Ageing-Related Changes in Ultrastructural Bone Matrix Composition and Osteocyte Mechanosensitivity.

PURPOSE OF REVIEW

Bone matrix is a multiscale composite material mainly composed of collagen, crystalline apatite mineral, water, and a small amount of non-collagenous proteins. Nested within bone matrix, mechanosensitive osteocytes orchestrate bone adaptation to mechanical loading, which is affected by the ultrastructural composition and mechanical properties of the osteocyte-surrounding bone matrix. In this review, we shed light on the impact of ageing-related modifications in ultrastructural composition of bone matrix on the mechanosensitivity of osteocytes.

RECENT FINDINGS

Ageing modulates the ultrastructural composition of bone matrix, such as collagen cross-links, mineral crystal size, microcracks, content of bound water, content and phosphorylation of non-collagenous proteins, and degree of mineralization.

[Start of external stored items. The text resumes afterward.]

## src/rtl/shift_rotate_pipe_if.sv

```systemverilog
// Valid/ready request and result bus of the shift/rotate/swap pipeline.
// The producer/consumer side uses master; the unit itself uses slave.
interface shift_rotate_pipe_if #(
  parameter int WIDTH = 20,
  parameter int AMT_W = 5
);
  logic             in_valid;
  logic             in_ready;
  logic [2:0]       in_op;
  logic [WIDTH-1:0] in_a;
  logic [WIDTH-1:0] in_b;
  logic [AMT_W-1:0] in_amt;
  logic             out_valid;
  logic             out_ready;
  logic [WIDTH-1:0] out_res_a;
  logic [WIDTH-1:0] out_res_b;
  logic             out_err;

  modport master (
    output in_valid, in_op, in_a, in_b, in_amt, out_ready,
    input  in_ready, out_valid, out_res_a, out_res_b, out_err
  );

  modport slave (
    input  in_valid, in_op, in_a, in_b, in_amt, out_ready,
    output in_ready, out_valid, out_res_a, out_res_b, out_err
  );
endinterface

```

## src/rtl/shift_rotate_pipe.sv

```systemverilog
// Two-stage shift/rotate/swap unit: S1 captures operands and the normalised
// amount, S2 computes and holds the result until the consumer takes it.
module shift_rotate_pipe #(
  parameter int WIDTH = 20,
  parameter int AMT_W = 5,
  parameter int CNT_W = 16
) (
  input  logic             clk,
  input  logic             rst,
  shift_rotate_pipe_if.slave bus,
  output logic [CNT_W-1:0] done_cnt
);

  localparam int          ROT_W   = $clog2(WIDTH);
  localparam logic [31:0] WIDTH_U = 32'(WIDTH);

  typedef enum logic [2:0] {
    OP_SHR  = 3'b000,
    OP_SHL  = 3'b001,
    OP_ROR  = 3'b010,
    OP_ROL  = 3'b011,
    OP_ASR  = 3'b100,
    OP_SWAP = 3'b101
  } op_e;

  logic adv1, adv2;

  logic             s1_valid_q, s1_valid_d;
  logic [2:0]       s1_op_q,    s1_op_d;
  logic [WIDTH-1:0] s1_a_q,     s1_a_d;
  logic [WIDTH-1:0] s1_b_q,     s1_b_d;
  logic [ROT_W-1:0] s1_rot_q,   s1_rot_d;
  logic             s1_sat_q,   s1_sat_d;

  logic             s2_valid_q, s2_valid_d;
  logic [WIDTH-1:0] res_a_q,    res_a_d;
  logic [WIDTH-1:0] res_b_q,    res_b_d;
  logic             err_q,      err_d;
  logic [CNT_W-1:0] done_cnt_q, done_cnt_d;

  logic [WIDTH-1:0] shr_v, shl_v, asr_v, ror_v, rol_v;
  logic [WIDTH-1:0] calc_a, calc_b;
  logic             calc_err;

  // in_ready is a function of state and out_ready only, never of in_*.
  assign adv2         = !s2_valid_q || bus.out_ready;
  assign adv1         = !s1_valid_q || adv2;
  assign bus.in_ready = adv1;

  always_comb begin
    // NOTE: every variable gets a hold default before any branch so no latch is inferred.
    s1_valid_d = s1_valid_q;
    s1_op_d    = s1_op_q;
    s1_a_d     = s1_a_q;
    s1_b_d     = s1_b_q;
    s1_rot_d   = s1_rot_q;
    s1_sat_d   = s1_sat_q;
    if (adv1) begin
      s1_valid_d = bus.in_valid;
      if (bus.in_valid) begin
        s1_op_d  = bus.in_op;
        s1_a_d   = bus.in_a;
        s1_b_d   = bus.in_b;
        s1_rot_d = ROT_W'(32'(bus.in_amt) % WIDTH_U);
        s1_sat_d = (32'(bus.in_amt) >= WIDTH_U);
      end
    end
  end

  // When not saturated the raw amount is below WIDTH, so it equals s1_rot_q.
  always_comb begin
    shr_v = s1_sat_q ? '0 : (s1_a_q >> s1_rot_q);
    shl_v = s1_sat_q ? '0 : (s1_a_q << s1_rot_q);
    asr_v = s1_sat_q ? {WIDTH{s1_a_q[WIDTH-1]}} : $unsigned($signed(s1_a_q) >>> s1_rot_q);
    ror_v = (s1_rot_q == '0) ? s1_a_q
          : ((s1_a_q >> s1_rot_q) | (s1_a_q << (WIDTH_U - 32'(s1_rot_q))));
    rol_v = (s1_rot_q == '0) ? s1_a_q
          : ((s1_a_q << s1_rot_q) | (s1_a_q >> (WIDTH_U - 32'(s1_rot_q))));
  end

  always_comb begin
    calc_a   = s1_a_q;
    calc_b   = s1_b_q;
    calc_err = 1'b0;
    case (s1_op_q)
      OP_SHR:  calc_a = shr_v;
      OP_SHL:  calc_a = shl_v;
      OP_ROR:  calc_a = ror_v;
      OP_ROL:  calc_a = rol_v;
      OP_ASR:  calc_a = asr_v;
      OP_SWAP: begin
        calc_a = s1_b_q;
        calc_b = s1_a_q;
      end
      default: calc_err = 1'b1;
    endcase
  end

  // S2 holds its contents while the consumer stalls.
  always_comb begin
    s2_valid_d = s2_valid_q;
    res_a_d    = res_a_q;
    res_b_d    = res_b_q;
    err_d      = err_q;
    if (adv2) begin
      s2_valid_d = s1_valid_q;
      if (s1_valid_q) begin
        res_a_d = calc_a;
        res_b_d = calc_b;
        err_d   = calc_err;
      end
    end
  end

  always_comb begin
    done_cnt_d = done_cnt_q;
    if (s2_valid_q && bus.out_ready && (done_cnt_q != '1))
      done_cnt_d = done_cnt_q + CNT_W'(1);
  end

  // NOTE: datapath registers are reset as well, so outputs and S1 operands are never X.
  always_ff @(posedge clk or posedge rst) begin
    if (rst) begin
      // NOTE: sequential state uses non-blocking assignments only.
      s1_valid_q <= 1'b0;
      s1_op_q    <= '0;
      s1_a_q     <= '0;
      s1_b_q     <= '0;
      s1_rot_q   <= '0;
      s1_sat_q   <= 1'b0;
      s2_valid_q <= 1'b0;
      res_a_q    <= '0;
      res_b_q    <= '0;
      err_q      <= 1'b0;
      done_cnt_q <= '0;
    end else begin
      s1_valid_q <= s1_valid_d;
      s1_op_q    <= s1_op_d;
      s1_a_q     <= s1_a_d;
      s1_b_q     <= s1_b_d;
      s1_rot_q   <= s1_rot_d;
      s1_sat_q   <= s1_sat_d;
      s2_valid_q <= s2_valid_d;
      res_a_q    <= res_a_d;
      res_b_q    <= res_b_d;
      err_q      <= err_d;
      done_cnt_q <= done_cnt_d;
    end
  end

  assign bus.out_valid = s2_valid_q;
  assign bus.out_res_a = res_a_q;
  assign bus.out_res_b = res_b_q;
  assign bus.out_err   = err_q;
  assign done_cnt      = done_cnt_q;

endmodule

```

## src/flat_wrapper.sv

```systemverilog
// flat-port wrapper written by rule: the top's interface ports become plain ports
module shift_rotate_pipe_flat 
#(
  parameter int WIDTH = 20,
  parameter int AMT_W = 5,
  parameter int CNT_W = 16
)
  (clk, rst, done_cnt, bus_in_valid, bus_in_op, bus_in_a, bus_in_b, bus_in_amt, bus_out_ready, bus_in_ready, bus_out_valid, bus_out_res_a, bus_out_res_b, bus_out_err);
  shift_rotate_pipe_if #(.WIDTH(WIDTH), .AMT_W(AMT_W)) bus_i ();
  input  logic clk;
  input  logic rst;
  output logic [CNT_W-1:0] done_cnt;
  input wire logic [$bits(bus_i.in_valid)-1:0] bus_in_valid;
  input wire logic [$bits(bus_i.in_op)-1:0] bus_in_op;
  input wire logic [$bits(bus_i.in_a)-1:0] bus_in_a;
  input wire logic [$bits(bus_i.in_b)-1:0] bus_in_b;
  input wire logic [$bits(bus_i.in_amt)-1:0] bus_in_amt;
  input wire logic [$bits(bus_i.out_ready)-1:0] bus_out_ready;
  output wire logic [$bits(bus_i.in_ready)-1:0] bus_in_ready;
  output wire logic [$bits(bus_i.out_valid)-1:0] bus_out_valid;
  output wire logic [$bits(bus_i.out_res_a)-1:0] bus_out_res_a;
  output wire logic [$bits(bus_i.out_res_b)-1:0] bus_out_res_b;
  output wire logic [$bits(bus_i.out_err)-1:0] bus_out_err;
  assign bus_i.in_valid = bus_in_valid;
  assign bus_i.in_op = bus_in_op;
  assign bus_i.in_a = bus_in_a;
  assign bus_i.in_b = bus_in_b;
  assign bus_i.in_amt = bus_in_amt;
  assign bus_i.out_ready = bus_out_ready;
  assign bus_in_ready = bus_i.in_ready;
  assign bus_out_valid = bus_i.out_valid;
  assign bus_out_res_a = bus_i.out_res_a;
  assign bus_out_res_b = bus_i.out_res_b;
  assign bus_out_err = bus_i.out_err;
  shift_rotate_pipe #(.WIDTH(WIDTH), .AMT_W(AMT_W), .CNT_W(CNT_W)) u_core (.clk(clk), .rst(rst), .bus(bus_i), .done_cnt(done_cnt));
endmodule
```

## config.mk

```make
export PLATFORM = sky130hd
export DESIGN_NAME = shift_rotate_pipe_flat
export DESIGN_NICKNAME = d
export VERILOG_FILES = /design/src/rtl/shift_rotate_pipe_if.sv /design/src/rtl/shift_rotate_pipe.sv /design/src/flat_wrapper.sv
export SDC_FILE = /design/constraint.sdc
export NUM_CORES = 1
export LEC_CHECK = 0
export CORE_UTILIZATION = 35
export DETAILED_ROUTE_END_ITERATION = 10
export GPL_TIMING_DRIVEN = 0
export RECOVER_POWER = 50
export SLEW_MARGIN = 20
export SYNTH_ARGS = -nofsm -noshare
export SYNTH_HDL_FRONTEND = slang
export SYNTH_SLANG_ARGS = --single-unit
```

## constraint.sdc

```tcl
create_clock -name clk -period 3.5 [get_ports clk]
set_input_delay 0.7 -clock clk [delete_from_list [all_inputs] [get_ports clk]]
set_output_delay 0.7 -clock clk [all_outputs]
set_load 0.01 [all_outputs]
```

==> flow_summary_export.csv <==
group,metric,value,unit
clock_network,cts.htree.levels,3,
grt,grt-ovfl-total,0,
sta,setup_ws,-0.0757,ns
power_and_ir_drop,power_density,623,nW/um^2
drt,ant_nets,0,
logic_synthesis,synthCells,1229,
logic_synthesis,synth_ff_type,"dfrtp_1",
grt,antenna_found_initial,6,
logic_synthesis,async_flop_share,1.00,
layout,final_cells,1747,
setup_path,critPathCaptureType,"flop",
floorplan,ios,111,
sta,timing.hold.ws,0.477,ns
grt,grt_pass1_vias,11160,
logic_synthesis,ys_top_cells_by_count,"145 x nor2_1, 144 x nand2_1, 108 x dfrtp_1",
sta,min_period,3.58,ns
drt,route.detailed.drc,0,
logic_synthesis,syn_area_per_cell,8.37,sq um
sta,setup_tns,-0.119,ns
place,hpwl,43.7,mm
setup_path,cp.required,3.76,ns
sta,fmax,280,MHz
drt,wirelength,57.4,mm
layout,drive_above_1_share,0.170,
grt,grt_max_degree,32,
logic_synthesis,syn_area,10300,sq um
floorplan,die_w,173,um
floorplan,core,28800,sq um
floorplan,std_cell_rows,62,
setup_path,cp_data_arrival_time,3.84,ns
sta,timing.slew.headroom,-0.115,
layout,layout.nets,1415,
drt,firstDrtPassIters,6,
sta,rsz0062_at_grt,"false",
floorplan,start_util,0.358,
grt,grt.total_usage,0.380,
drt,vias,11834,
place,io_buffers,110,
grt,grt_first_pass_wirelength,82.0,mm
clock_network,clockRootBuffer,"clkbuf_16",
logic_synthesis,ys_seq_elements,108,
logic_synthesis,synthTopCellsByArea,"dfrtp_1 26%, mux2_2 7.7%, mux4_2 7.7%",
clock_network,cts.clk_slew.worst_paths,0.10,ns
sta,period_share,1.02,
layout,final-seq-area,2700,sq um
logic_synthesis,synth_edf_count,0,
status,violations,"capacitance limit, slew limit, setup timing",
sta,setup_viol,4,
clock_network,clock_sinks,108,
clock_network,clk_path_buf_depth,2,
floorplan,die-area,30100,sq um
logic_synthesis,yosysMostFrequentCell,"nor2_1",
setup_path,critPathMaxFanout,10,
power_and_ir_drop,leakage,4.77,nW
place,placedCellCount,1726,
sta,report.final.slew_viol_count,60,
sta,worst_pin_slew,1.67,ns
layout,n_fill_cell,2880,
logic_synthesis,yosysTopAreaCell,"dfrtp_1",
floorplan,fp.dieH,173,um
clock_network,clk_latency,0.39,ns
place,globalplace.congestion,1.06,
drt,wl_per_cell,32.8,um
run,maxCapViolCount,2,
clock_network,cts_inserted_buffers,9,
logic_synthesis,synthDistinctLibCells,87,
status,outcome,"complete, but fails checks",
drt,via_per_inst,6.77,
power_and_ir_drop,peakVddDrop,242,uV
setup_path,crit_type,"reg -> reg",
sta,hold_violations,0,
logic_synthesis,netlist.area_leader.share,0.263,
setup_path,cp-start-kind,"flop",
logic_synthesis,yosys_warnings,0,
logic_synthesis,ys_seq_area_frac,0.263,
layout,multi_input_area,7090,sq um
clock_network,cts_tree,"done",
sta,clock_skew,0.0215,ns
logic_synthesis,syn-num-nets,1286,
worst_hold_path,hp-class,"reg -> reg",
drt,drtIter0Drc,1841,
layout,layout-area-overhead-vs-synth,22.0,%
clock_network,cts_hold_buf,0,
==> flip-flops by register name, indices dropped and copies added (netlist names), 3 cells and up <==
signal and flops:
u_core.s1_a_q 20, u_core.s1_rot_q 5, u_core.bus.out_res_a 20, u_core.done_cnt 16, u_core.s1_op_q 3, u_core.s1_b_q 20
u_core.bus.out_res_b 20
==> final cells by class <==
class	instances	share of cell area
timing repair buffer	119	0.0945
inverter	19	0.00628
buffer	122	0.0562
tap	384	0.0383
clock buffer	9	0.0179
clock inverter	6	0.00648
multi-input combinational	979	0.565
sequential	108	0.215
antenna	1	0.000199
==> through the flow <==
stage | total power, W | area (sq um) | util | setup slack, ns
floorplan | 0.00432 | 10300 | - | 0.327
finish | 0.00782 | 12600 | 0.436 | -0.0757
global placement | 0.00629 | 11900 | 0.413 | -1.04
detailed placement | 0.00626 | 12000 | 0.415 | -1.06
CTS | 0.00755 | 12500 | 0.433 | 0.0194
global route | 0.00802 | 12600 | 0.436 | 0.00251
==> placed cells by master, fill, tap and decap left out, types with 35 or more instances in the layout <==
cell type / netlist / final
mux4_2: 35 / 35
nand2_1: 144 / 144
mux2i_1: 77 / 73
clkbuf_1: 71 / 64
mux2_2: 70 / 70
dfrtp_1: 108 / 107
nor2_1: 145 / 140
clkdlybuf4s50_1: 0 / 86
a21oi_1: 60 / 56
o21ai_0: 69 / 65
==> critical path, stage by stage, from the launching register on <==
cell,delay (ns)
dfrtp_2,0.43
buf_8,0.16
inv_4,0.14
buf_6,0.20
buf_6,0.20
ha_1,0.18
buf_6,0.20
and2_1,0.20
buf_2,0.30
nor2_2,0.14
nor2_1,0.44
o21ai_1,0.24
a211oi_2,0.48
a21oi_1,0.13
==> cells by family after synthesis <==
family                   Yosys count  share of synthesized area
AO/OA/AOI/OAI                    327                      0.216
buffers and inverters            142                     0.0682
multiplexers                     183                      0.229
adder cells (fa/ha/maj)            5                    0.00608
XOR/XNOR                          22                     0.0202
flip-flops                       108                      0.263
AND/OR/NAND/NOR                  442                      0.197
==> worst paths after layout <==
| path | from | to | slack [ns] | cells after the start |
|---|---|---|---|---|
| worst max-delay path | u_core.s1_rot_q[0] | u_core.bus.out_res_a[8] | -0.08 | 13 |
| worst min-delay path | u_core.bus.out_err | u_core.bus.out_err | 0.48 | 2 |
| worst max register to register | u_core.s1_rot_q[0] | u_core.bus.out_res_a[8] | -0.08 | 13 |
| worst min register to register | u_core.bus.out_err | u_core.bus.out_err | 0.48 | 2 |
| max in group asynchronous | rst | u_core.s1_b_q[11] | 0.60 | 3 |
| min in group asynchronous | rst | u_core.s1_op_q[1] | 0.91 | 2 |
==> where the power goes <==
| group | leakage (nW) | switching (W) | internal (W) |
|---|---|---|---|
| clock network | 0.151 | 0.000590 | 0.000572 |
| logic | 3.34 | 0.00310 | 0.00176 |
| registers | 1.28 | 0.000284 | 0.00151 |
| total | 4.77 | 0.00397 | 0.00385 |
==> repair_timing <==
action / 4_1_cts / 5_1_grt
gates resized for setup: 47 / 36
setup endpoints to repair: 20 / 19
buffers inserted: 5 / 1
pin swaps: 1 / 2
==> per-layer routing <==
layer / GRT usage / vias up / wire length (um)
met5: 0 / - / 49
met4: 0.178 / 8 / 3200
met2: 0.551 / 961 / 23800
met1: 0.525 / 5831 / 23600
li1: - / 4824 / -
met3: 0.100 / 210 / 6700
Note: power is estimated with default switching activity, not from simulation.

These ageing-related modifications alter the mechanical properties of bone matrix, and the biological function of bone, i.e. altered mechanical properties lead to changes in mechanical loading-induced fluid shear stress experienced by osteocytes, which affect osteocyte mechanosensitivity. A better understanding of the role of osteocyte mechanosensitivity in bone adaptation to mechanical loading during ageing is crucial. This review highlights the ageing-related changes in the ultrastructural composition and mechanical properties of bone matrix, that might affect the mechanosensitivity of osteocytes. By linking ageing-related changes in the bone matrix to alterations in osteocyte mechanosensitivity, it is assumed that ageing-modulated bone matrix affects bone adaptation to mechanical loading orchestrated by osteocytes. A comprehensive understanding of how age-related changes in bone matrix composition influence osteocyte mechanosensitivity is crucial for explaining the fragility of ageing bone, as osteocytes are the most abundant and mechanosensitive cells in bone tissue.